==== Records for this exercise

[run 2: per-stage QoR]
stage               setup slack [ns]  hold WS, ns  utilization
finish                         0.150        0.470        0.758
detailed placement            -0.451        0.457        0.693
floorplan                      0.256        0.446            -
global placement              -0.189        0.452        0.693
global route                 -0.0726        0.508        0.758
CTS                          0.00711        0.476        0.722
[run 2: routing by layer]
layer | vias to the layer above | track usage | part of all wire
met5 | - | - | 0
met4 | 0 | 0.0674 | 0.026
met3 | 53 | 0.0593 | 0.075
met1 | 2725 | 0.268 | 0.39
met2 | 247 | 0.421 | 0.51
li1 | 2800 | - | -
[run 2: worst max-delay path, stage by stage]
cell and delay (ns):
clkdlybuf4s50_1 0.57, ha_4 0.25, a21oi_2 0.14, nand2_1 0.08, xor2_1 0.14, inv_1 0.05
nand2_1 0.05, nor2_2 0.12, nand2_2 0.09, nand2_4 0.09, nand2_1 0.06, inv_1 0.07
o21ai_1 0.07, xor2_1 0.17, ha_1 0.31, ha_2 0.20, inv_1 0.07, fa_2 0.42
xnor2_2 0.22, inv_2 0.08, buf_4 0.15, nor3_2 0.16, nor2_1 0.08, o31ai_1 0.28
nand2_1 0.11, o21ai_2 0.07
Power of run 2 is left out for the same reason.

========

Check each line of the listing for "delay", and copy the ones that hold it.

> Answer to the problem
[run 2: worst max-delay path, stage by stage]
cell and delay (ns):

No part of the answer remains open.